Solid Methodological Framework:
Combines exceedance probability curves, distribution fitting, and Monte Carlo Simulation to derive robust and sector-specific loss estimates. Incorporates rate of change analysis, which adds depth to understanding vulnerability dynamics across sectors.
Real-World Application:
Empirically applied to the "7.20" Zhengzhou flood using 424 valid enterprise surveys, enhancing both credibility and replicability.

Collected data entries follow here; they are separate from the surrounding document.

`src/mtx_params.svh`:
```
`ifndef MTX_PARAMS_SVH
`define MTX_PARAMS_SVH

// Datapath widths
`define MTX_DATA_W        16
`define MTX_PHASE_W       24
`define MTX_SYMB_W        8
`define MTX_GPIO_W        12
`define MTX_HOP_W         16
`define MTX_CNT_W         5

// Tone generator framing
`define MTX_NSIG          32          // Samples per symbol
`define MTX_NSYMB         4           // Symbols per frame
`define MTX_DPH_INC       24'h010000  // Step added per symbol
`define MTX_START_PH_INC  24'h040000  // Step of symbol 0

// Sequencer and scan timing
`define MTX_SYNC_LEN      40          // Cycles per sync phase
`define MTX_SCAN_DIV      4           // Cycles per scan half-phase

// Header pin map
`define MTX_SYNC_MASK     12'h001
`define MTX_LOAD_MASK     12'h004
`define MTX_DATA_MASK     12'h010
`define MTX_PHIB_MASK     12'h040
`define MTX_PHI_MASK      12'h100
`define MTX_ID_MASK       12'h400
`define MTX_TX_MASK       12'h800
`define MTX_IN_MASK       12'h022

`endif

```
`src/mtx_pkg.sv`:
```
`default_nettype none

`include "mtx_params.svh"

package mtx_pkg;

  // I/Q sample, two's complement
  typedef logic signed [`MTX_DATA_W-1:0] sample_t;

  typedef logic [`MTX_PHASE_W-1:0] phase_t;

  typedef logic [`MTX_SYMB_W-1:0] symb_t;

  // One word per header pin
  typedef logic [`MTX_GPIO_W-1:0] gpio_t;

  typedef logic [`MTX_HOP_W-1:0] hop_word_t;

  typedef logic [`MTX_CNT_W-1:0] bit_cnt_t;

  // Burst sequencer, four sync phases then continuous transmission
  typedef enum logic [2:0] {
    SEQ_LEAD,
    SEQ_MARK,
    SEQ_BLANK,
    SEQ_TAIL,
    SEQ_RUN
  } seq_state_t;

endpackage

`default_nettype wire

```
`src/scan_if.sv`:
```
`timescale 1ns/1ns
`default_nettype none

// Lines of the scan chain into the RF chip
interface scan_if;

  logic scan_id;   // Chain select, high while bits shift
  logic phi;       // First phase clock
  logic phi_bar;   // Second phase clock, never overlaps phi
  logic data;      // Serial data, MSB first
  logic load;      // Latch strobe after the last bit

  modport driver (
    output scan_id,
    output phi,
    output phi_bar,
    output data,
    output load
  );

  modport pins (
    input scan_id,
    input phi,
    input phi_bar,
    input data,
    input load
  );

endinterface

`default_nettype wire

```
`src/mtx_ctrl.sv`:
```
`timescale 1ns/1ns
`default_nettype none

`include "mtx_params.svh"

module mtx_ctrl (
  input  wire                  clk,
  input  wire                  reset,
  input  wire                  frame_done,
  output logic                 gen_hold,
  output logic                 hop_hold,
  output logic                 blank,
  output logic                 sync_level,
  output mtx_pkg::seq_state_t  state
);

  import mtx_pkg::*;

  localparam int CNT_W = $clog2(`MTX_SYNC_LEN);

  logic [CNT_W-1:0] phase_cnt;
  logic             phase_end;
  seq_state_t       next_state;

  assign phase_end = (phase_cnt == CNT_W'(`MTX_SYNC_LEN - 1));

  always_comb begin
    next_state = state;
    case (state)
      SEQ_LEAD: begin
        if (phase_end) begin
          next_state = SEQ_MARK;
        end
      end
      SEQ_MARK: begin
        if (phase_end) begin
          next_state = SEQ_BLANK;
        end
      end
      SEQ_BLANK: begin
        if (phase_end) begin
          next_state = SEQ_TAIL;
        end
      end
      SEQ_TAIL: begin
        if (phase_end) begin
          next_state = SEQ_RUN;
        end
      end
      SEQ_RUN: begin
        if (frame_done) begin
          next_state = SEQ_LEAD;  // New frame, sync again
        end
      end
      default: begin
        next_state = SEQ_LEAD;
      end
    endcase
  end

  // Outputs follow the state they will belong to, so they change with it
  always_ff @(posedge clk) begin
    if (reset) begin
      state      <= SEQ_LEAD;
      phase_cnt  <= '0;
      gen_hold   <= 1'b1;
      hop_hold   <= 1'b1;
      blank      <= 1'b0;
      sync_level <= 1'b0;
    end else begin
      state <= next_state;
      if (phase_end || state == SEQ_RUN) begin
        phase_cnt <= '0;
      end else begin
        phase_cnt <= phase_cnt + 1'b1;
      end
      gen_hold   <= next_state inside {SEQ_LEAD, SEQ_MARK, SEQ_BLANK};
      hop_hold   <= next_state inside {SEQ_LEAD, SEQ_MARK};
      blank      <= (next_state == SEQ_BLANK);
      sync_level <= next_state inside {SEQ_MARK, SEQ_BLANK};
    end
  end

endmodule

`default_nettype wire

```
`src/mtx_sig.sv`:
```
`timescale 1ns/1ns
`default_nettype none

`include "mtx_params.svh"

module mtx_sig (
  input  wire               clk,
  input  wire               reset,
  input  wire               gen_hold,
  output mtx_pkg::sample_t  sin,
  output mtx_pkg::sample_t  cos,
  output mtx_pkg::phase_t   phase,
  output mtx_pkg::symb_t    symb_idx,
  output logic              frame_done
);

  import mtx_pkg::*;

  localparam int SAMP_W = $clog2(`MTX_NSIG);

  // round(32767 * sin(2*pi*k/64))
  localparam sample_t SIN_LUT [64] = '{
         0,   3212,   6393,   9512,  12539,  15446,  18204,  20787,
     23170,  25329,  27245,  28898,  30273,  31356,  32137,  32609,
     32767,  32609,  32137,  31356,  30273,  28898,  27245,  25329,
     23170,  20787,  18204,  15446,  12539,   9512,   6393,   3212,
         0,  -3212,  -6393,  -9512, -12539, -15446, -18204, -20787,
    -23170, -25329, -27245, -28898, -30273, -31356, -32137, -32609,
    -32767, -32609, -32137, -31356, -30273, -28898, -27245, -25329,
    -23170, -20787, -18204, -15446, -12539,  -9512,  -6393,  -3212
  };

  phase_t            ph_inc;
  logic [SAMP_W-1:0] samp_cnt;
  logic              last_samp;
  logic              last_symb;
  logic [5:0]        sin_idx;
  logic [5:0]        cos_idx;

  assign last_samp  = (samp_cnt == SAMP_W'(`MTX_NSIG - 1));
  assign last_symb  = (symb_idx == symb_t'(`MTX_NSYMB - 1));
  assign frame_done = last_samp && last_symb;

  assign sin_idx = phase[`MTX_PHASE_W-1 -: 6];
  assign cos_idx = sin_idx + 6'd16;  // Quarter turn ahead, wraps at 64

  always_ff @(posedge clk) begin
    if (reset || gen_hold) begin
      phase    <= '0;
      ph_inc   <= `MTX_START_PH_INC;
      samp_cnt <= '0;
      symb_idx <= '0;
    end else begin
      phase    <= phase + ph_inc;
      samp_cnt <= samp_cnt + 1'b1;
      if (last_samp) begin
        samp_cnt <= '0;
        if (last_symb) begin
          symb_idx <= '0;
          ph_inc   <= `MTX_START_PH_INC;  // Frame wraps, phase keeps running
        end else begin
          symb_idx <= symb_idx + 1'b1;
          ph_inc   <= ph_inc + `MTX_DPH_INC;  // Next tone
        end
      end
    end
  end

  // Registered table read, one cycle behind the phase
  always_ff @(posedge clk) begin
    sin <= SIN_LUT[sin_idx];
    cos <= SIN_LUT[cos_idx];
  end

endmodule

`default_nettype wire

```
`src/hop_ctrl.sv`:
```
`timescale 1ns/1ns
`default_nettype none

`include "mtx_params.svh"

module hop_ctrl (
  input  wire                   clk,
  input  wire                   reset,
  input  wire                   hop_hold,
  input  wire mtx_pkg::hop_word_t hop_word,
  output mtx_pkg::bit_cnt_t     bit_count,
  scan_if.driver                scan
);

  import mtx_pkg::*;

  localparam int TICK_W = $clog2(`MTX_SCAN_DIV);
  localparam bit_cnt_t LAST_BIT = bit_cnt_t'(`MTX_HOP_W - 1);

  logic [TICK_W-1:0] tick_cnt;
  logic              tick;
  logic [1:0]        half_ph;   // 0 setup, 1 phi, 2 gap, 3 phi_bar
  hop_word_t         shreg;
  logic              load_q;
  logic              shifting;

  assign tick     = (tick_cnt == TICK_W'(`MTX_SCAN_DIV - 1));
  assign shifting = ~hop_hold & ~load_q;

  always_ff @(posedge clk) begin
    if (reset || hop_hold) begin
      tick_cnt  <= '0;
      half_ph   <= '0;
      shreg     <= hop_word;  // Held shifter keeps the next word ready
      bit_count <= '0;
      load_q    <= 1'b0;
    end else begin
      tick_cnt <= tick ? '0 : tick_cnt + 1'b1;
      if (tick) begin
        if (load_q) begin
          load_q    <= 1'b0;
          shreg     <= hop_word;  // Start the next pass
          bit_count <= '0;
        end else begin
          half_ph <= half_ph + 2'd1;
          if (half_ph == 2'd3) begin
            shreg     <= {shreg[`MTX_HOP_W-2:0], 1'b0};
            bit_count <= bit_count + 1'b1;
            load_q    <= (bit_count == LAST_BIT);
          end
        end
      end
    end
  end

  // half_ph rests at 0 while held or loading, so the clocks stay low then
  assign scan.scan_id = shifting;
  assign scan.phi     = (half_ph == 2'd1);
  assign scan.phi_bar = (half_ph == 2'd3);
  assign scan.data    = shifting & shreg[`MTX_HOP_W-1];
  assign scan.load    = load_q;

endmodule

`default_nettype wire

```
`src/gpio_ctrl.sv`:
```
`timescale 1ns/1ns
`default_nettype none

`include "mtx_params.svh"

module gpio_ctrl (
  input  wire                 clk,
  input  wire                 reset,
  scan_if.pins                scan,
  input  wire                 sync_level,
  input  wire                 tx_on,
  input  wire mtx_pkg::gpio_t gpio_in,
  output mtx_pkg::gpio_t      gpio_out,
  output mtx_pkg::gpio_t      gpio_ddr,
  output mtx_pkg::gpio_t      gpio_sync
);

  import mtx_pkg::*;

  localparam gpio_t OUT_MASK = `MTX_SYNC_MASK | `MTX_LOAD_MASK | `MTX_DATA_MASK |
                               `MTX_PHIB_MASK | `MTX_PHI_MASK | `MTX_ID_MASK |
                               `MTX_TX_MASK;

  gpio_t out_next;
  gpio_t in_meta;
  gpio_t in_sync;

  assign out_next = ({`MTX_GPIO_W{sync_level}}   & `MTX_SYNC_MASK) |
                    ({`MTX_GPIO_W{scan.load}}    & `MTX_LOAD_MASK) |
                    ({`MTX_GPIO_W{scan.data}}    & `MTX_DATA_MASK) |
                    ({`MTX_GPIO_W{scan.phi_bar}} & `MTX_PHIB_MASK) |
                    ({`MTX_GPIO_W{scan.phi}}     & `MTX_PHI_MASK)  |
                    ({`MTX_GPIO_W{scan.scan_id}} & `MTX_ID_MASK)   |
                    ({`MTX_GPIO_W{tx_on}}        & `MTX_TX_MASK);

  always_ff @(posedge clk) begin
    if (reset) begin
      gpio_out <= '0;
      in_meta  <= '0;
      in_sync  <= '0;
    end else begin
      gpio_out <= out_next;
      in_meta  <= gpio_in;  // Header inputs are asynchronous
      in_sync  <= in_meta;
    end
  end

  assign gpio_ddr  = OUT_MASK;  // Every driven pin is an output
  assign gpio_sync = in_sync & `MTX_IN_MASK;

endmodule

`default_nettype wire

```
`src/mtx_top.sv`:
```
`timescale 1ns/1ns
`default_nettype none

module mtx_top (
  input  wire                     clk,
  input  wire                     reset,
  input  wire mtx_pkg::hop_word_t tx_bits,
  input  wire mtx_pkg::gpio_t     fp_gpio_in,
  output mtx_pkg::sample_t        itx,
  output mtx_pkg::sample_t        qtx,
  output logic                    tx_valid,
  output mtx_pkg::gpio_t          fp_gpio_out,
  output mtx_pkg::gpio_t          fp_gpio_ddr,
  output mtx_pkg::gpio_t          gpio_status,
  output mtx_pkg::bit_cnt_t       ntx_bits_cnt,
  output mtx_pkg::symb_t          symb_n,
  output logic                    tx_trig
);

  import mtx_pkg::*;

  logic    gen_hold;
  logic    hop_hold;
  logic    blank;
  logic    sync_level;
  logic    frame_done;
  sample_t sin_s;
  sample_t cos_s;

  scan_if u_scan ();

  mtx_ctrl u_ctrl (
    .clk        (clk),
    .reset      (reset),
    .frame_done (frame_done),
    .gen_hold   (gen_hold),
    .hop_hold   (hop_hold),
    .blank      (blank),
    .sync_level (sync_level),
    .state      ()
  );

  mtx_sig u_sig (
    .clk        (clk),
    .reset      (reset),
    .gen_hold   (gen_hold),
    .sin        (sin_s),
    .cos        (cos_s),
    .phase      (),
    .symb_idx   (symb_n),
    .frame_done (frame_done)
  );

  hop_ctrl u_hop (
    .clk       (clk),
    .reset     (reset),
    .hop_hold  (hop_hold),
    .hop_word  (tx_bits),
    .bit_count (ntx_bits_cnt),
    .scan      (u_scan.driver)
  );

  gpio_ctrl u_gpio (
    .clk        (clk),
    .reset      (reset),
    .scan       (u_scan.pins),
    .sync_level (sync_level),
    .tx_on      (~blank),
    .gpio_in    (fp_gpio_in),
    .gpio_out   (fp_gpio_out),
    .gpio_ddr   (fp_gpio_ddr),
    .gpio_sync  (gpio_status)
  );

  // Silent during the blank phase
  assign itx      = blank ? '0 : cos_s;
  assign qtx      = blank ? '0 : sin_s;
  assign tx_valid = ~blank;
  assign tx_trig  = gen_hold;

endmodule

`default_nettype wire

```
`config.mk`:
```
export PLATFORM = sky130hd
export DESIGN_NAME = mtx_top
export DESIGN_NICKNAME = d
export VERILOG_FILES = /design/src/mtx_pkg.sv /design/src/scan_if.sv /design/src/mtx_ctrl.sv /design/src/mtx_sig.sv /design/src/hop_ctrl.sv /design/src/gpio_ctrl.sv /design/src/mtx_top.sv
export VERILOG_INCLUDE_DIRS = /design/src
export SDC_FILE = /design/constraint.sdc
export NUM_CORES = 1
export LEC_CHECK = 0
export ABC_AREA = 0
export BUFFER_PORTS_ARGS = -buffer_cell sky130_fd_sc_hd__buf_2
export CAP_MARGIN = 20
export CORE_MARGIN = 2
export CORE_UTILIZATION = 40
export DETAILED_ROUTE_END_ITERATION = 10
export SYNTH_ARGS = -nofsm -noshare
export SYNTH_HDL_FRONTEND = slang
export SYNTH_SLANG_ARGS = --single-unit
```
`constraint.sdc`:
```
create_clock -name clk -period 2.2 [get_ports clk]
set_clock_uncertainty 0.1 [all_clocks]
set_input_delay 0.33 -clock clk [delete_from_list [all_inputs] [get_ports clk]]
set_output_delay 0.33 -clock clk [all_outputs]
set_load 0.03 [all_outputs]
```
# Yosys cells after proc, flatten, opt, wreduce, memory -nomap -nowiden
# Memories as Yosys holds them, arrays and structs flattened. A register that Yosys moved wholly into a read port is not among the register bits.
# Cells that the tools add are included.
# word_totals
regBits,124
romBits,2048
elab_cells,91
output_inout_bits,83
mem_count,2
input_bits,30
# op_classes
n_mux,18
eq_ne,13
n_reduce_logical,18
n_addsub,9
n_bitwise,13
# memory_table
name,words,width,rd,rd_ports_with_merged_regs,wr,line,rtl
(name not given),64,16,1,1,0,mtx_sig.sv:71,sin <= SIN_LUT[sin_idx];
(name not given),64,16,1,1,0,mtx_sig.sv:72,cos <= SIN_LUT[cos_idx];
# op_table
op,count
$mux W16,6
$add A24 B17 Y24 const B,1
$add A24 B24 Y24,1
$mux W24,1
$mux W3,5
$pmux W3 S5,1
$not A6 Y7,2
$or A12 B11 Y12,1
$or A12 B12 Y12,1
$or A12 B5 Y12,1
$or A12 B7 Y12,1
$or A12 B9 Y12,1
$add A5 B1 Y5 const B,2
$mux W5,2
$eq A3 B2 Y1 const B,3
$add A8 B1 Y8 const B,1
$eq A8 B2 Y1 const B,1
$mux W8,1
$reduce_bool A2 Y1,4
$add A6 B1 Y6 const B,1
$add A6 B5 Y6 const B,1
$eq A3 B1 Y1 const B,2
$eq A6 B6 Y1 const B,1
$logic_not A3 Y1,2
15 further kinds,28

# Logic depth before layout (Yosys ltp)
# depth
word_depth,8
depth_mapped,9
ltp_nobuf,8

# Cells and area by module
# A second synthesis with hierarchy kept.
# unflattened
hier_cells,775
area_unflattened_um2,7126.8
# by_module_without_submodules
module,cells_per_inst,seq_area_each_um2,instances,area_per_inst_um2
mtx_sig,536,1501.4,1,4535.6
hop_ctrl,93,680.7,1,1262.5
mtx_ctrl,58,260.2,1,554.3
gpio_ctrl,52,220.2,1,548.0
mtx_top,36,0.0,1,226.5

# Worst setup path after synthesis
# Ideal clock, no wire load.
# synth_path
path_type,register to register
start,register u_sig.phase[18]
end,register u_sig.cos[4]
setup_slack_ps,-116
setup_time_ps,134
stages_incl_launch_ff,8
n_path_buf,2
required_ps,1966
period_less_slack_ps,2316
arrival_ps,2082
path_cell_list,dfxtp_1 -> clkbuf_1 -> inv_1 -> ha_1 -> or2_1 -> buf_2 -> mux2_4 -> mux4_2
# synth_between
elab_chain_cells,2
# synth_rtl
element,line,rtl
start: declaration,mtx_sig.sv:12,"output mtx_pkg::phase_t phase,"
start signal: assignment,mtx_sig.sv:54,phase <= phase + ph_inc;
$add A6 B5 Y6,mtx_sig.sv:45,assign cos_idx = sin_idx + 6'd16;
$not A6 Y7 (implied by the code),mtx_sig.sv:72,
end: declaration,mtx_sig.sv:11,"output mtx_pkg::sample_t cos,"
# Every way passes these cells.
# A chain may end at the register's enable or synchronous reset.

# Final worst setup path
# layout_path
start,register u_sig.phase[19]
end,register u_sig.cos[4]
# The elaborated chain is that of the path after synthesis.

==> out/results.ini <==
[clock_tree]
htree_levels = 4
cts.sinks = 126
path_clk_slew_ns = 0.06
clk_latency_ns = 0.41
clock_path_buffers = 2
cts_root_buf = clkbuf_16
cts_buffers = 17
cts_hold_buffers = 0
tritoncts = done

[finish]
post-route-util_pct = 47.9
diodes = 0
area_delta_synth_final_pct = 17.6
drive_above_1_share_pct = 24.5
layout.nets = 839
fill_cells = 1553

[yosys]
synthFlopType = dfxtp_1
synth_area_per_cell_sq_um = 9.47
synth_edf_count = 16
yosysMostFrequentCell = dfxtp_1
ys_top_cells_by_count = 110 x dfxtp_1, 70 x nor2_1, 53 x nand2_1
syn-cell-area_sq_mm = 0.00670
async_flop_share_pct = 0
ys_seq_area_share_pct = 40.0
synth.area.top_cells = dfxtp_1 33%, mux4_2 8.7%, edfxtp_1 7.2%
syn_inst = 708
synth_top_area_share_pct = 32.9
yosys.cell_types.count = 58
yosysWarnings = 0
ys_ff_latch = 126
synth_top_area_cell = dfxtp_1

[place]
post-dp-hpwl_mm = 10.9
io_buffers = 75
routabilityCongestion = 0.920

[sta]
final-setup-viol-count = 0
setup_tns_ns = 0
tightest_slew_ns = 0.589
min_period_ns = 2.09
hold_viol_final = 0
slew_headroom_pct = 60.5
max_freq_mhz = 478
drv_slew = 0
rsz0062_at_grt = false
fin_hold_ws_ns = 0.0363
finalCritPeriodShare_pct = 95.2

[critical_path]
slowest_stage = mux4_2
required_ns = 2.38
cp-end-kind = flip-flop
cpPeakStageDelay_ns = 0.47
path_cells = buf_4, ha_1, or2_1, mux2_4, mux4_2
worst-setup-path-type = reg2reg
worst-path-buf-inv = 1
cp-start-kind = flip-flop
critPathArrivalTime_ns = 2.27
crit_family = multiplexers
path_max_fanout = 8

[pwr]
p_total_mw = 5.24
ir_drop_uv = 571
p_seq_share_pct = 45.1
p_int_mw = 4.13
p_switching_mw = 1.11
clockPowerShare_pct = 52.7
p_leak_nw = 3.17
power_per_cell_area_mw_per_mm2 = 665
pwr-share-comb_pct = 2.3
p_sw_share_pct = 21.2

[floorplan]
dieArea_sq_mm = 0.0178
dieWidth_microns = 133
initial_utilization_pct = 40.7
io-pin-count = 113
core_sq_mm = 0.0165
rows = 47
fp.dieH_microns = 133

[route]
wl_mm = 14.8
wl_per_cell_microns = 14.6
drtAntennaViolNets = 0
dr.pass1.iters = 4
drtIter0Drc = 341
vias = 5176
drc = 0
routed_via_density = 5.09

[global_route]
grt_pass1_wl_mm = 24.5
grt-ovfl-total = 0
antenna_found_initial = 0
first_global_vias = 5054
grt_max_degree = 51
grt_use_total_pct = 17.1

[run]
cap_violations = 0

[run_status]
status = finished, final reports clean

[worst_hold_path]
worstHoldPathType = in2reg

==> per-stage QoR <==
step,instance area [sq um],setup WS [ns],instances
after floorplan,6810,0.00527,734
after global placement,7270,0.110,985
after detailed placement,7270,0.0854,985
after CTS,7860,0.0795,1016
after global routing,7880,0.0210,1016
final,7880,0.106,1016
==> registers in the layout, indices dropped and copies added (netlist names) <==
name	flops
u_hop.shreg	16
u_gpio.in_sync	2
u_sig.cos	16
u_sig.phase	23
u_ctrl.hop_hold	1
u_hop.half_ph	2
u_gpio.in_meta	2
u_ctrl.sync_level	1
u_sig.sin	16
u_sig.ph_inc	8
u_hop.tick_cnt	2
u_ctrl.gen_hold	1
u_hop.bit_count	5
u_sig.samp_cnt	5
u_gpio.gpio_out	7
u_ctrl.phase_cnt	6
u_sig.symb_idx	8
u_hop.scan.load	1
u_ctrl.state	3
u_ctrl.blank	1
==> metal layers <==
metal	vias up	track usage, %	share of wire, %
met4	0	6.74	2.1
met5	-	0	0
li1	2580	-	-
met1	2479	20.6	45
met2	96	29.8	50
met3	21	3.61	3.3
==> power groups by stage <==
stage,clock network (mW),registers (mW),logic (mW)
after floorplan,0,2.41,0.127
after global placement,0,2.41,0.117
after detailed placement,0,2.41,0.119
after CTS,2.82,2.36,0.119
after global routing,2.91,2.36,0.128
final,2.76,2.36,0.119
==> worst reg2reg max path, stage by stage (launching register included) <==
cell and delay [ns]:
dfxtp_1 0.33, buf_4 0.16, ha_1 0.27, or2_1 0.33, mux2_4 0.30, mux4_2 0.47
==> cell type report <==
type                       count  area [sq um]  share of cell area, %
timing repair buffer         104           618                   7.84
sequential                   126          2680                   34.0
clock inverter                 7          76.3                  0.968
inverter                      12          45.0                  0.571
clock buffer                  24           513                   6.51
multi-input combinational    523          3670                   46.6
tap                          220           275                   3.49
==> layout by cell type, fill, tap and decap left out, drive strengths merged, types with 3 or more instances in the layout <==
master   Yosys  routed
dfxtp      110     110
nor2b       44      44
xor2        19      19
o21a         5       5
a31oi        8       8
buf         51     104
xnor2       18      18
a21oi       38      38
o2bb2ai      3       3
or2          8       8
o21ai       28      28
edfxtp      16      16
ha          25      25
clkbuf      22      24
nor2        71      71
inv         12      14
o211ai       3       3
o31ai        5       5
nor3b        5       5
nand2       54      54
nor3        14      14
conb         2      28
a211oi       8       8
nand4        9       9
mux2i        4       4
mux4        26      26
nand3       19      19
and3         8       8
mux2        19      19
nand2b      10      10
a21o         9       9
and2        15      15
==> final timing paths <==
kind | slack (ns) | startpoint | cells after the start | end
hold / removal | 0.04 | fp_gpio_in[1] | 2 | u_gpio.in_meta[1]
hold reg to reg | 0.32 | u_hop.tick_cnt[0] | 1 | u_hop.tick_cnt[0]
setup / recovery | 0.11 | u_sig.phase[19] | 5 | u_sig.cos[4]
setup reg to reg | 0.11 | u_sig.phase[19] | 5 | u_sig.cos[4]
==> kinds of logic after synthesis <==
group	after synthesis	synth area share [%]
other	2	0.112
and+or+nand+nor	266	20.1
buffers and inverters	85	6.94
xor gates and xnor gates	37	4.83
AOI/OAI and AO/OA	118	10.8
muxes	49	12.6
DFF	126	40.0
adders and majority gates	25	4.67
==> what timing repair did <==
action,CTS,global route
gates resized for setup,0,8
hold endpoints to repair,0,0
setup buffers,0,0
endpoints found under the setup margin,0,13
Note: power is estimated with default switching activity, not from simulation.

Actionable Sector-Specific Insights:
Finds that wholesale and retail trade is more vulnerable at shallow depths, while manufacturing becomes more vulnerable as inundation depth increases. Provides practical implications for targeted flood preparedness and recovery strategies.
Specific Comments:
Handling of Response Bias:The authors do well to acknowledge and address response bias. The approach of classifying damage states and modeling exceedance probabilities is well-justified. However, a brief comparative note on how this method improves upon traditional regression-based or assumed-PCLR models would help clarify its added value.
Model Generalizability:
The authors acknowledge limitations regarding generalization. Future applicability in diverse geographic and sectoral contexts (e.g., agriculture or public services) could be more explicitly discussed in the conclusion.
Classification of Damage States:
Damage state thresholds (e.g., [0, 1/3), [1/3, 2/3)) are sensible, but the paper could briefly discuss the sensitivity of results to these threshold choices or how alternate classifications might impact robustness.
Economic Modeling Link:
The manuscript suggests that PCLR values can serve as inputs for IO and CGE models, which is important. Including a schematic diagram or example of how these values would be plugged into such models would improve clarity for interdisciplinary audiences.
Policy Implications:
The policy section is informative, especially the recommendation for sector-specific emergency funds and infrastructure investments. This could be enhanced with a brief discussion on data collection protocols for future disasters to enable rapid PCLR estimation.
Minor Suggestions:
Grammar and clarity:Some long sentences (especially in the introduction and methodology) could be split to improve readability.
Figures:
Figures 3–6 are useful and well-labeled, but some could benefit from annotations or key call-outs to highlight major differences across sectors.
Terminology:
The term “response-bias-tolerant framework” is accurate but could be briefly defined when first introduced.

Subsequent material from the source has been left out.